Task directions =
Reproduce the records below in their entirety, character for character.
*** Input data ***
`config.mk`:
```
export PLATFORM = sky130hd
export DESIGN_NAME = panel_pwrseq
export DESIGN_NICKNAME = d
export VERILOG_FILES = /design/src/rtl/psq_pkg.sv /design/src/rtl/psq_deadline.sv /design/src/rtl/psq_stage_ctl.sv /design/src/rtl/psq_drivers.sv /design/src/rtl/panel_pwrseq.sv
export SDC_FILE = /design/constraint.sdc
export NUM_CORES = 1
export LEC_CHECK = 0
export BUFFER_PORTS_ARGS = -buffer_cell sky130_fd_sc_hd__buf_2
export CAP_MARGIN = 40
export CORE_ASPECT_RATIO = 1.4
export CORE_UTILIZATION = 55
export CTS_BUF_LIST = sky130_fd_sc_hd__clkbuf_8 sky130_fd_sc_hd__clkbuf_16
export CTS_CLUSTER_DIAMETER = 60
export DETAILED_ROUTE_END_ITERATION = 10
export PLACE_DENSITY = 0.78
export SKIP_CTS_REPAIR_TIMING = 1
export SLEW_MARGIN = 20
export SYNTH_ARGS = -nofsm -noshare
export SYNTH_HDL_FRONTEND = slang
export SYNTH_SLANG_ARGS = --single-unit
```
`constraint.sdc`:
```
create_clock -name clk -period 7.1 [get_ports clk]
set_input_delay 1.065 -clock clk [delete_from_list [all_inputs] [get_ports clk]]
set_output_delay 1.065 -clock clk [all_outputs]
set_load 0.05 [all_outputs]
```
*** End of Input data ***
Output for this exercise =
`config.mk`:
```
export PLATFORM = sky130hd
export DESIGN_NAME = panel_pwrseq
export DESIGN_NICKNAME = d
export VERILOG_FILES = /design/src/rtl/psq_pkg.sv /design/src/rtl/psq_deadline.sv /design/src/rtl/psq_stage_ctl.sv /design/src/rtl/psq_drivers.sv /design/src/rtl/panel_pwrseq.sv
export SDC_FILE = /design/constraint.sdc
export NUM_CORES = 1
export LEC_CHECK = 0
export BUFFER_PORTS_ARGS = -buffer_cell sky130_fd_sc_hd__buf_2
export CAP_MARGIN = 40
export CORE_ASPECT_RATIO = 1.4
export CORE_UTILIZATION = 55
export CTS_BUF_LIST = sky130_fd_sc_hd__clkbuf_8 sky130_fd_sc_hd__clkbuf_16
export CTS_CLUSTER_DIAMETER = 60
export DETAILED_ROUTE_END_ITERATION = 10
export PLACE_DENSITY = 0.78
export SKIP_CTS_REPAIR_TIMING = 1
export SLEW_MARGIN = 20
export SYNTH_ARGS = -nofsm -noshare
export SYNTH_HDL_FRONTEND = slang
export SYNTH_SLANG_ARGS = --single-unit
```
`constraint.sdc`:
```
create_clock -name clk -period 7.1 [get_ports clk]
set_input_delay 1.065 -clock clk [delete_from_list [all_inputs] [get_ports clk]]
set_output_delay 1.065 -clock clk [all_outputs]
set_load 0.05 [all_outputs]
```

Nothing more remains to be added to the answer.